Needs approval from an approver in each of these files:

OWNERS

Approvers can indicate their approval by writing /approve in a comment
Approvers can cancel approval by writing /approve cancel in a comment

fonta-rh · 2025-11-06T15:31:25Z

enhancements/two-node-fencing/tnf.md

@@ -317,6 +317,9 @@ In the future, it may be possible to lower the privilege level of the TNF contro
 to run without root privileges. We are working with the RHEL-HA team to identify the specific set of commands that we use to narrow the scope of progress towards this goal. This remains a long-term
 objective for both teams.

+##### The PacemakerCluster Health Check
+See [Status Propogation with PacemakerCluster Health Check](#status-propogation-with-pacemakercluster-health-check)

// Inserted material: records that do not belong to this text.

**src/rtl/gwm_pkg.sv**
```systemverilog
// ----------------------------------------------------------------------------
// gwm_pkg: shared types and constants of the wildcard matcher
// Holds the item kinds, the wildcard character codes and the queue entry
// that travels from the front end to the match engine.
// ----------------------------------------------------------------------------
`default_nettype none

package gwm_pkg;

  // Pattern wildcard characters.
  localparam logic [7:0] CharStar  = 8'd42;
  localparam logic [7:0] CharQuest = 8'd63;

  // Depth of the queue between the front end and the engine.
  localparam int unsigned QueueDepth = 2;

  // Kind of an input item.
  typedef enum logic {
    FUNC_LOAD = 1'b0,
    FUNC_NAME = 1'b1
  } func_e;

  // One classified item waiting in the queue.
  typedef struct packed {
    func_e      func;
    logic [7:0] chr;
    logic       last;
    logic       is_star;
    logic       is_quest;
  } q_item_t;

  // Control handed from the engine to the result stage.
  typedef struct packed {
    logic valid;
    logic overflow;
  } res_ctrl_t;

endpackage

`default_nettype wire

```
**src/rtl/gwm_front.sv**
```systemverilog
// ----------------------------------------------------------------------------
// gwm_front: input acceptance and classification
// Takes input transfers, decodes the item kind and the wildcard flags, and
// holds the classified items in a short queue in front of the engine.
// ----------------------------------------------------------------------------
`default_nettype none

module gwm_front (
  input  wire logic             clk_i,
  input  wire logic             rst_ni,
  input  wire logic             in_valid_i,
  output logic                  in_ready_o,
  input  wire logic             func_i,
  input  wire logic [7:0]       char_code_i,
  input  wire logic             last_i,
  output logic                  q_valid_o,
  output gwm_pkg::q_item_t      q_item_o,
  input  wire logic             q_pop_i
);

  localparam int unsigned CntW = $clog2(gwm_pkg::QueueDepth + 1);

  logic [CntW-1:0]  cnt_q, cnt_d;
  logic             wr_ptr_q, rd_ptr_q;
  gwm_pkg::q_item_t mem_q [gwm_pkg::QueueDepth];
  gwm_pkg::q_item_t item;
  logic             push;

  // Classify the incoming character once, so the engine gets the wildcard flags ready-made.
  always_comb begin
    item.func     = gwm_pkg::func_e'(func_i);
    item.chr      = char_code_i;
    item.last     = last_i;
    item.is_star  = (char_code_i == gwm_pkg::CharStar);
    item.is_quest = (char_code_i == gwm_pkg::CharQuest);
  end

  // Queue occupancy; a push and a pop may happen in the same cycle.
  assign in_ready_o = (cnt_q != CntW'(gwm_pkg::QueueDepth));
  assign push       = in_valid_i && in_ready_o;
  assign q_valid_o  = (cnt_q != '0);
  assign q_item_o   = mem_q[rd_ptr_q];

  always_comb begin
    cnt_d = cnt_q;
    if (push && !q_pop_i) begin
      cnt_d = cnt_q + CntW'(1);
    end else if (!push && q_pop_i) begin
      cnt_d = cnt_q - CntW'(1);
    end
  end

  always_ff @(posedge clk_i or negedge rst_ni) begin
    if (!rst_ni) begin
      cnt_q    <= '0;
      wr_ptr_q <= 1'b0;
      rd_ptr_q <= 1'b0;
    end else begin
      cnt_q <= cnt_d;
      if (push) begin
        wr_ptr_q <= ~wr_ptr_q;
      end
      if (q_pop_i) begin
        rd_ptr_q <= ~rd_ptr_q;
      end
    end
  end

  // Queue storage needs no reset.
  always_ff @(posedge clk_i) begin
    if (push) begin
      mem_q[wr_ptr_q] <= item;
    end
  end

endmodule

`default_nettype wire

```
**config.mk**
```make
export PLATFORM = sky130hd
export DESIGN_NAME = gwm_front
export DESIGN_NICKNAME = d
export VERILOG_FILES = /design/src/rtl/gwm_pkg.sv /design/src/rtl/gwm_front.sv
export SDC_FILE = /design/constraint.sdc
export NUM_CORES = 1
export LEC_CHECK = 0
export ABC_CLOCK_PERIOD_IN_PS = 1460
export BUFFER_PORTS_ARGS = -buffer_cell sky130_fd_sc_hd__clkbuf_2
export CORE_AREA = 2 2 53 55
export CTS_CLUSTER_DIAMETER = 200
export CTS_CLUSTER_SIZE = 14
export DETAILED_ROUTE_END_ITERATION = 8
export DIE_AREA = 0 0 55 57
export MAX_ROUTING_LAYER = met4
export PLACE_DENSITY = 0.74
export SLEW_MARGIN = 5
export SYNTH_ARGS = -nofsm -noshare
export SYNTH_HDL_FRONTEND = slang
export SYNTH_SLANG_ARGS = --single-unit
export TNS_END_PERCENT = 20
```
**constraint.sdc**
```tcl
create_clock -name clk_i -period 1.46 [get_ports clk_i]
set_input_delay 0.146 -clock clk_i [delete_from_list [all_inputs] [get_ports clk_i]]
set_output_delay 0.146 -clock clk_i [all_outputs]
set_load 0.01 [all_outputs]
```
==> flow_summary.toml, run 1 <==
[finish]
stdcell_area_um2 = 1440
fillers = 230
multiInputGateArea_um2 = 319
seq_area_um2 = 821
nets = 114
antenna_cells = 0
layout_commonest_cell = "clkbuf_2"
area_growth_syn_to_layout_pct = 28.0
fin_util_pct = 55.2
layout_common_cells = "27 x clkbuf_2, 24 x edfxtp_1, 12 x mux2_4, 4 x dfrtp_1, 4 x dlygate4sd3_1"
drive_gt1_share_pct = 53.1

[placement]
dp_hpwl_um = 1310
place.gp.congestion = 0.705
placed_cell_area_um2 = 1340
port_buffers = 27

[pwr]
p_total_mw = 2.64
p_leak_nw = 0.606
p_per_area_nw_per_um2 = 1830
peakVddDrop_v = 0.00132

[worst_setup_path]
r2r-end = "cnt_q[1]$_DFFE_PN0P_"
max_stage_delay_ps = 440
cp_slowest_cell = "dfrtp_1"
setup.worst_path.end_class = "output port"
rrSetupSlack_ps = 70
cp_num_buf_inv = 2
crit_path_max_fanout = 12
cpLargestDelayFamily = "flip-flops"
worstSetupPathType = "reg -> out"
cp_cell_sequence = "buf_12 -> mux2_4 -> clkbuf_2"
r2r-start = "cnt_q[0]$_DFFE_PN0P_"
critPathRequiredTime_ps = 1310
r2r_cells = 7
worst_setup_path_start_kind = "register"
cp.arrival_ps = 1360

[timing]
finalCritPeriodShare_pct = 103
setup_viol = 12
drv_slew = 0
tns_ps = -416
finalWorstSetupSlack_ps = -42.0
hold_ws_ps = 42.5
hold_viol = 0
rsz0062_at_grt = "yes"
finClkSkew_ps = 6.85
period_minus_slack_ps = 1500
max_freq_mhz = 666
max-slew-margin-rel_pct = 78.9
tightestPinTransition_ps = 313

[cts]
htree_levels = 1
cts.sinks = 28
clock-root-buffer = "clkbuf_4"
cts.clk_slew.worst_paths_ps = 140
cts_tree = "done"
clk_path_buf_depth = 2
cts_buffers = 3
clkLatencyLatePin_ps = 310

[status]
violations = "negative setup slack"
status = "finished with violations"

[drt]
ant_nets = 0
wirelength_um = 1880
first_pass_iters = 4
drt_first_iter_violations = 7
drc_errors = 0
vias = 620
wl_per_cell_um = 14.6
via_per_inst = 4.81

[flow_run]
maxCapViolCount = 0

[global_route]
gr-usage-met3_pct = 2.36
busiest_layer = "met2"
grt_pass1_vias = 638
grt_usage_pct = 12.6
grt_util_met1_pct = 15.2
antenna_found_initial = 0
use_met2_pct = 20.2
grt_max_degree = 16
grt.overflow.total = 0
grt_first_pass_wirelength_um = 2750

[die]
die_height_um = 57
die_area_um2 = 3140
fp-row-count = 19
fp.coreArea_um2 = 2620
io_pins = 28
fp.dieW_um = 55
initial_utilization_pct = 43.1

[worst_hold_path]
hold_class = "in -> reg"
holdPathStages = 1
hold_end = "mem_q[0][4]$_DFFE_PP_"
worstHoldStart = "char_code_i[1]"

[logic_synthesis]
syn-cell-area_um2 = 1130
synth-seq-cells = 28
ys.flop_type = "edfxtp_1"
async_flop_share_pct = 14.3
synth-edff-count = 24
synthCells = 60
avgSynthCellArea_um2 = 18.8
ys_types = 17
ys_seq_area_share_pct = 72.8
yosysWarnings = 0
syn_nets = 75
layout make-up:
class / instances / area share [%]
Clock buffer: 4 / 1.82
Timing Repair Buffer: 35 / 16.0
Tap cell: 31 / 2.69
Multi-Input combinational cell: 29 / 22.1
Sequential cell: 28 / 56.9
Inverter: 2 / 0.520
worst max path at each step:
stage | from | endpoint | slack [ps] | cells past startpoint
after floorplan | cnt_q[0]$_DFFE_PN0P_ | cnt_q[1]$_DFFE_PN0P_ | 100 | 6
after CTS | rd_ptr_q$_DFFE_PN0P_ | q_item_o[9] | -40 | 3
after global routing | rd_ptr_q$_DFFE_PN0P_ | q_item_o[8] | -90 | 3
final | rd_ptr_q$_DFFE_PN0P_ | q_item_o[10] | -40 | 3
after global placement | cnt_q[0]$_DFFE_PN0P_ | cnt_q[1]$_DFFE_PN0P_ | 100 | 7
after detailed placement | cnt_q[0]$_DFFE_PN0P_ | cnt_q[1]$_DFFE_PN0P_ | 5 | 6
cells in the mapped netlist, types with 2 or more instances:
cell type   n  area share (%)
xnor2_1     2             1.6
mux2_4      9              12
xor2_1      3             2.3
edfxtp_1   24              64
mux2_2      3             3.0
nor2_1      4             1.3
inv_1       2            0.67
dfrtp_1     4             8.9
metrics by stage:
stage | setup slack (ps) | cells
global route | -89.1 | 129
CTS | -41.5 | 127
finish | -42.0 | 129
detailed placement | 4.97 | 120
floorplan | 100 | 60
global placement | 98.9 | 120
timing repair:
item / 4_1_cts / 5_1_grt
endpoints found under the hold margin: 5 / 3
cloned: 0 / 0
buffers inserted: 1 / 0
hold buffers: 2 / 2
resized for setup: 4 / 2
endpoints found under the setup margin: 13 / 13
cells by family (layout without fill, tap and decap cells):
kind of cell             count (synthesis)  count (layout)  share of synthesized area, %
buffers and inverters                    3              41                          1.66
flip-flops                              28              28                          72.8
multiplexers                            12              12                          15.0
XOR/XNOR                                 5               5                          3.89
AND/OR/NAND/NOR                         11              11                          5.55
adder cells (fa/ha/maj)                  1               1                          1.11
sequential cells by signal (all words and copies together) (netlist names):
name / cells
cnt_q: 2
mem_q: 24
rd_ptr_q: 1
wr_ptr_q: 1
report_power, final:
| group | internal [mW] | switching, mW |
|---|---|---|
| combinational | 0.621 | 0.491 |
| sequential | 1.11 | 0.110 |
| clock | 0.107 | 0.208 |
| total | 1.84 | 0.809 |
layer usage:
metal  up-vias  wire length [µm]
met3         2                90
met2        18              1010
met1       302               757
met4         0                21
met5         -                 0
li1        298                 -
Note: power is estimated with default switching activity, not from simulation.
==> run 2, diff against run 1 <==
--- a/config.mk
+++ b/config.mk
@@ -8,12 +8,13 @@
 export ABC_CLOCK_PERIOD_IN_PS = 1460
 export BUFFER_PORTS_ARGS = -buffer_cell sky130_fd_sc_hd__clkbuf_2
 export CORE_AREA = 2 2 53 55
+export CTS_BUF_LIST = sky130_fd_sc_hd__clkbuf_16
 export CTS_CLUSTER_DIAMETER = 200
 export CTS_CLUSTER_SIZE = 14
 export DETAILED_ROUTE_END_ITERATION = 8
 export DIE_AREA = 0 0 55 57
 export MAX_ROUTING_LAYER = met4
-export PLACE_DENSITY = 0.74
+export PLACE_DENSITY = 0.71
 export SLEW_MARGIN = 5
 export SYNTH_ARGS = -nofsm -noshare
 export SYNTH_HDL_FRONTEND = slang
==> flow_summary.toml, run 2 (synthesized netlist as in run 1, its figures left out) <==
[status]
status = "complete, no violations"

[cts]
clkLatencyLatePin_ps = 260
cts_tree = "done"
cts_buffers = 3
cts.sinks = 28
htree_levels = 1
clk_path_buf_depth = 2
clock-root-buffer = "clkbuf_16"
cts.clk_slew.worst_paths_ps = 70

[finish]
layout_common_cells = "27 x clkbuf_2, 24 x edfxtp_1, 10 x mux2_4, 4 x clkbuf_16"
nets = 113
stdcell_area_um2 = 1500
reg.largest.list = "mem_q x24, cnt_q x2"
layout_commonest_cell = "clkbuf_2"
area_growth_syn_to_layout_pct = 33.3
antenna_cells = 0
top_register = "mem_q"
drive_gt1_share_pct = 55.7
largest_reg_flops = 24

[timing]
period_minus_slack_ps = 1460
drv_slew = 0
finClkSkew_ps = 3.93
finalCritPeriodShare_pct = 99.8
max_freq_mhz = 687
tightestPinTransition_ps = 326
hold_ws_ps = 73.8
rsz0062_at_grt = "yes"
hold_viol = 0
setup_viol = 0
max-slew-margin-rel_pct = 78.0

[drt]
first_pass_iters = 2
wl_per_cell_um = 14.9
wirelength_um = 1910
via_per_inst = 4.80
vias = 615
ant_nets = 0
drt_first_iter_violations = 11
drc_errors = 0

[worst_setup_path]
cp.arrival_ps = 1310
critPathRequiredTime_ps = 1310
crit_path_max_fanout = 6
r2r_cells = 7
setup.worst_path.end_class = "output port"
worst_setup_path_start_kind = "register"
worstSetupPathType = "reg -> out"

[worst_hold_path]
holdPathStages = 1
hold_class = "in -> reg"

[global_route]
grt_pass1_vias = 648
grt_max_degree = 17
grt_usage_pct = 13.4
grt.overflow.total = 0
grt_first_pass_wirelength_um = 2830
antenna_found_initial = 0

[placement]
place.gp.congestion = 0.646
port_buffers = 27
dp_hpwl_um = 1300
placed_cell_area_um2 = 1340

[die]
die_area_um2 = 3140
die_height_um = 57
io_pins = 28
fp-row-count = 19
fp.coreArea_um2 = 2620
fp.dieW_um = 55
initial_utilization_pct = 43.1

[pwr]
peakVddDrop_v = 0.00144
p_leak_nw = 0.637
p_per_area_nw_per_um2 = 2120

[flow_run]
maxCapViolCount = 0
[run 2: report_power, final]
| group | switching [mW] | internal (mW) |
|---|---|---|
| sequential | 0.106 | 1.11 |
| combinational | 0.500 | 0.665 |
| clock | 0.249 | 0.545 |
| total | 0.855 | 2.32 |
[run 2: path summary, 6_finish.rpt]
path	start	end	slack (ps)
setup / recovery	rd_ptr_q$_DFFE_PN0P_	q_item_o[1]	4
hold / removal	last_i	mem_q[1][2]$_DFFE_PP_	70
setup reg to reg	cnt_q[0]$_DFFE_PN0P_	cnt_q[1]$_DFFE_PN0P_	80
hold reg to reg	wr_ptr_q$_DFFE_PN0N_	wr_ptr_q$_DFFE_PN0N_	520
max in group asynchronous	rst_ni	rd_ptr_q$_DFFE_PN0P_	1100
min in group asynchronous	rst_ni	rd_ptr_q$_DFFE_PN0P_	220
[run 2: worst max-delay path, cell delays in order, from the launching register on]
cell	delay (ps)
dfrtp_2	450
clkbuf_16	180
mux2_4	290
clkbuf_2	130
[run 2: repair_timing]
action | CTS | global route
resized for setup | 1 | 2
hold buffers | 1 | 0
setup buffers | 1 | 1
setup endpoints to repair | 4 | 5
gates cloned | 0 | 1
hold endpoints to repair | 4 | 0
pin swaps | 0 | 0
[run 2: per-layer routing]
| metal | track usage [%] | vias up | share of wire [%] |
|---|---|---|---|
| met3 | 2.36 | 2 | 4.6 |
| met5 | - | - | 0 |
| met1 | 13.7 | 301 | 39 |
| met4 | 6.27 | 0 | 0.68 |
| met2 | 23.6 | 16 | 56 |
| li1 | - | 296 | - |
[run 2: area by class of cell]
class | instances | area, µm²
clock buffer | 3 | 75.1
clock inverter | 1 | 30.0
fill | 221 | 1110
inverter | 2 | 7.51
multi-input combinational | 29 | 297
sequential | 28 | 822
tap | 31 | 38.8
timing repair buffer | 34 | 233
[run 2: stage by stage]
stage | worst slack, ps | power, mW | std cells | setup TNS (ps) | util [%]
CTS | -14.2 | 3.10 | 126 | -26.1 | 56.1
finish | 3.59 | 3.18 | 128 | 0 | 57.5
global placement | 98.3 | 2.23 | 120 | 0 | 51.2
detailed placement | -12.1 | 2.28 | 120 | -12.1 | 51.2
floorplan | 100 | 1.88 | 60 | 0 | -
global route | -29.2 | 3.34 | 128 | -193 | 57.5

nit: propagation (somewhere else in the doc too)

that word is hard. :)

fonta-rh · 2025-11-06T15:34:34Z

enhancements/two-node-fencing/tnf.md

+need to do so. An example of this would be if the cluster administrator rotated their BMC password without updating the fencing secret in the cluster. This would be caught by the pacemaker monitoring
+checks, but something in the cluster would need to aware of that to propogate that information to the user directly.
+
+To acheive this, we plan on using a pair of new controllers in CEO. The first is a status collector, which syncs every 30 seconds to gather that current state of pacemaker via `sudo pcs status xml`.


Nit, some spelling:
To achieve this, we plan on using two new controllers in CEO. The first is a status collector which syncs every 30 seconds to gather the current state of pacemaker via sudo pcs status xml

fonta-rh · 2025-11-06T15:37:16Z

enhancements/two-node-fencing/tnf.md

@@ -708,6 +665,35 @@ This collection of diagrams collects a series of scenarios where both nodes fail

 ![Diagrams of Multi-Node Failure Scenarios](etcd-flowchart-both-nodes-reboot-scenarios.svg)

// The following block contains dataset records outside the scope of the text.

[src/sv/aabb_build_and_distance_query_macros.svh]
// Assertion helpers shared by the block.
`ifndef AABB_BUILD_AND_DISTANCE_QUERY_MACROS_SVH
`define AABB_BUILD_AND_DISTANCE_QUERY_MACROS_SVH

// Same-cycle implication, held off while reset is asserted.
`define AABB_ASSERT_IMP(lbl, clk, rstn, ante, cons, msg) \
    lbl: assert property (@(posedge clk) disable iff (!rstn) (ante) |-> (cons)) \
        else $error(msg);

// Next-cycle implication, held off while reset is asserted.
`define AABB_ASSERT_NXT(lbl, clk, rstn, ante, cons, msg) \
    lbl: assert property (@(posedge clk) disable iff (!rstn) (ante) |=> (cons)) \
        else $error(msg);

`endif

[src/sv/aabb_pkg.sv]
package aabb_pkg;

    localparam int COORD_BITS_DEF = 24;
    localparam int NAXES          = 3;

    typedef enum logic [1:0] {
        MODE_CLEAR = 2'd0,
        MODE_ADD   = 2'd1,
        MODE_QUERY = 2'd2,
        MODE_PRIM  = 2'd3
    } t_mode;

    typedef enum logic [1:0] {
        KIND_SUMMARY = 2'd0,
        KIND_QUERY   = 2'd1,
        KIND_PRIM    = 2'd2
    } t_kind;

    typedef enum logic [1:0] {
        ST_IDLE,
        ST_GAP,
        ST_SQ,
        ST_OUT
    } t_state;

    // per-lane pipeline control
    typedef struct packed {
        logic ld_gap;
        logic ld_sq;
        logic prim;
    } t_lane_ctl;

endpackage

[src/sv/aabb_lane.sv]
// One axis: outside gap, its square, extent and bound sum.
module aabb_lane import aabb_pkg::*; #(
    parameter int COORD_BITS = COORD_BITS_DEF
) (
    input  logic                         i_clk,
    input  t_lane_ctl                    i_ctl,
    input  logic signed [COORD_BITS-1:0] i_pt,
    input  logic signed [COORD_BITS-1:0] i_qmin,
    input  logic signed [COORD_BITS-1:0] i_qmax,
    input  logic signed [COORD_BITS-1:0] i_bmin,
    input  logic signed [COORD_BITS-1:0] i_bmax,
    output logic [2*COORD_BITS-1:0]      o_sq,
    output logic                         o_out,
    output logic signed [COORD_BITS:0]   o_range,
    output logic signed [COORD_BITS:0]   o_mid
);

    localparam int CB = COORD_BITS;

    logic signed [CB-1:0] w_lo, w_hi;
    logic                 w_above, w_below;
    logic signed [CB:0]   w_d_above, w_d_below;
    logic [CB-1:0]        n_gap;
    logic                 n_out;
    logic [2*CB-1:0]      w_gap_ext;

    logic [CB-1:0]        r_gap;
    logic                 r_out;
    logic signed [CB:0]   r_range, r_mid;
    logic [2*CB-1:0]      r_sq;

    always_comb begin
        w_lo      = i_ctl.prim ? i_qmin : i_pt;
        w_hi      = i_ctl.prim ? i_qmax : i_pt;
        w_above   = w_lo > i_bmax;
        w_below   = w_hi < i_bmin;
        w_d_above = {w_lo[CB-1], w_lo} - {i_bmax[CB-1], i_bmax};
        w_d_below = {i_bmin[CB-1], i_bmin} - {w_hi[CB-1], w_hi};
        n_out     = w_above | w_below;
        // point query tests below first, primitive bound tests above first
        if (i_ctl.prim) begin
            n_gap = w_above ? w_d_above[CB-1:0] :
                    (w_below ? w_d_below[CB-1:0] : '0);
        end else begin
            n_gap = w_below ? w_d_below[CB-1:0] :
                    (w_above ? w_d_above[CB-1:0] : '0);
        end
        w_gap_ext = {{CB{1'b0}}, r_gap};
    end

    always_ff @(posedge i_clk) begin
        if (i_ctl.ld_gap) begin
            r_gap   <= n_gap;
            r_out   <= n_out;
            r_range <= {i_bmax[CB-1], i_bmax} - {i_bmin[CB-1], i_bmin};
            r_mid   <= {i_bmax[CB-1], i_bmax} + {i_bmin[CB-1], i_bmin};
        end
        if (i_ctl.ld_sq) begin
            r_sq <= w_gap_ext * w_gap_ext;
        end
    end

    assign o_sq    = r_sq;
    assign o_out   = r_out;
    assign o_range = r_range;
    assign o_mid   = r_mid;

endmodule

[config.mk]
export PLATFORM = sky130hd
export DESIGN_NAME = aabb_lane
export DESIGN_NICKNAME = d
export VERILOG_FILES = /design/src/sv/aabb_build_and_distance_query_macros.svh /design/src/sv/aabb_pkg.sv /design/src/sv/aabb_lane.sv
export SDC_FILE = /design/constraint.sdc
export NUM_CORES = 1
export LEC_CHECK = 0
export ABC_AREA = 1
export BUFFER_PORTS_ARGS = -buffer_cell sky130_fd_sc_hd__buf_2
export CAP_MARGIN = 20
export CORE_ASPECT_RATIO = 1.2
export CORE_MARGIN = 2
export CORE_UTILIZATION = 33
export CTS_CLUSTER_SIZE = 20
export DETAILED_ROUTE_END_ITERATION = 8
export PLACE_DENSITY = 0.52
export REMOVE_ABC_BUFFERS = 1
export SLEW_MARGIN = 40
export SYNTH_ARGS = -nofsm -noshare
export SYNTH_HDL_FRONTEND = slang
export SYNTH_SLANG_ARGS = --single-unit
[constraint.sdc]
create_clock -name i_clk -period 7.85 [get_ports i_clk]
set_clock_uncertainty 0.2 [all_clocks]
set_input_delay 1.1775 -clock i_clk [delete_from_list [all_inputs] [get_ports i_clk]]
set_output_delay 1.1775 -clock i_clk [all_outputs]
set_load 0.005 [all_outputs]
==> flow_summary.ini, run 1 <==
[run_status]
status = complete, no violations

[grt]
grt_pass1_wl_mm = 139
grt_pass1_vias = 24543
grtUsageTotal = 0.210
grt_remaining_overflow = 0
grt_max_degree = 55
antenna_found_initial = 3

[final_layout]
drive_above_1_share = 0.0867
mostFrequentLayoutCells = 1020 x inv_1, 899 x nand2_1, 427 x fa_1, 271 x ha_1, 230 x nor2_1
area_growth_pct = 11.3
fin_nets = 4694
final_common_cell = inv_1

[timing]
worst_pin_slew_ns = 0.817
setup_viol = 0
timing.final.crit_share = 0.950
relSlewSlack = 0.451
rsz0062_at_grt = false
hold_violations = 0
min_period_ns = 7.46
maxSlewViolCount = 0
max_freq_mhz = 134
tns_ns = 0

[floorplanning]
start_util = 0.334
die_x_um = 270
num_rows = 116
dieArea_mm2 = 0.0871
die_y_um = 323
io_pins = 223
core-area_mm2 = 0.0837

[setup_path]
cp_data_required_time_ns = 7.88
end_kind = register
arrival_ns = 7.49
path_max_fanout = 15
criticalPathCategory = reg2reg
crit_path_start_kind = register

[detailed_routing]
drc = 0
dr_wl_met2_mm = 46.6
avgRoutedWirePerCell_um = 17.6
first_iter_violations = 1513
dr.max_layer_used = met5
via_per_inst = 4.62
antenna_left = 0
m1WireLength_mm = 35.0
via_count = 23129
met3_length_mm = 3.80
dr.pass1.iters = 7
routed_wl_mm = 88.2

[logic_synthesis]
synth_top_area_share = 0.306
ys.warnings.count = 0
syn_area_mm2 = 0.0280
synth-main-ff-cell = edfxtp_1
yosysTopAreaCell = fa_1
ys_seq_elements = 121
ys_types = 49
async_flop_share = 0
syn_inst = 3664
avgSynthCellArea_um2 = 7.63
synth_edf_count = 121
ys_top_cells_by_area = fa_1 31%, inv_1 14%, edfxtp_1 13%
ys_seq_area_frac = 0.130

[placement]
io_buffers = 221
dp_hpwl_mm = 77.4
gp_congestion = 0.926

[clocking]
cts.clk_slew.worst_paths_ns = 0.08
clockBufferDepth = 2
cts_made_buffers = 17
cts.sinks = 121
cts_root_buf = clkbuf_16
ctsHoldBuffers = 0
cts_max_level = 4
cts_tree = built
cts_resized = 0
clk_latency_ns = 0.50
post-cts-setup-buffer-count = 0

[min_path]
hold_path_class = in2reg

[flow_run]
maxCapViolCount = 0
==> critical path, cell delays in order (launching register included) <==
cell and delay, ns:
edfxtp_1 0.87, buf_4 0.29, buf_4 0.15, nand2_1 0.07, fa_1 0.53, fa_1 0.50, inv_1 0.05, fa_1 0.55
ha_1 0.14, inv_1 0.05, fa_1 0.48, inv_1 0.06, fa_1 0.57, fa_1 0.44, ha_1 0.36, a21o_1 0.22
a21oi_1 0.21, a21boi_0 0.70, o21ai_0 0.35, nand3_1 0.15, nand2_1 0.07, xor2_1 0.15
==> cell type report <==
class | instances | area [um2]
Fill cell | 8986 | 52600
Sequential cell | 121 | 3630
Inverter | 1028 | 3870
Antenna cell | 5 | 12.5
Clock buffer | 17 | 425
Multi-Input combinational cell | 2439 | 20200
Tap cell | 1121 | 1400
Timing Repair Buffer | 265 | 1450
Clock inverter | 15 | 175
==> per-layer routing <==
| layer | vias up | GRT usage |
|---|---|---|
| li1 | 11278 | - |
| met1 | 11158 | 0.245 |
| met2 | 562 | 0.398 |
| met3 | 129 | 0.0226 |
| met4 | 2 | 0.0709 |
| met5 | - | 0 |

+#### Status Propogation with PacemakerCluster Health Check
+An important goal of Two Node OpenShift with Fencing is ensuring that we always warn the user before a disaster event can occur that would require manually intervention if we have the information we


This sentence is really hard to parse. Maybe something like:
An important goal of Two Node OpenShift with Fencing is ensuring an early warning for potentially disastrous events (that would requiring manual intervention). To provide this warning, the information needs to be available within the cluster.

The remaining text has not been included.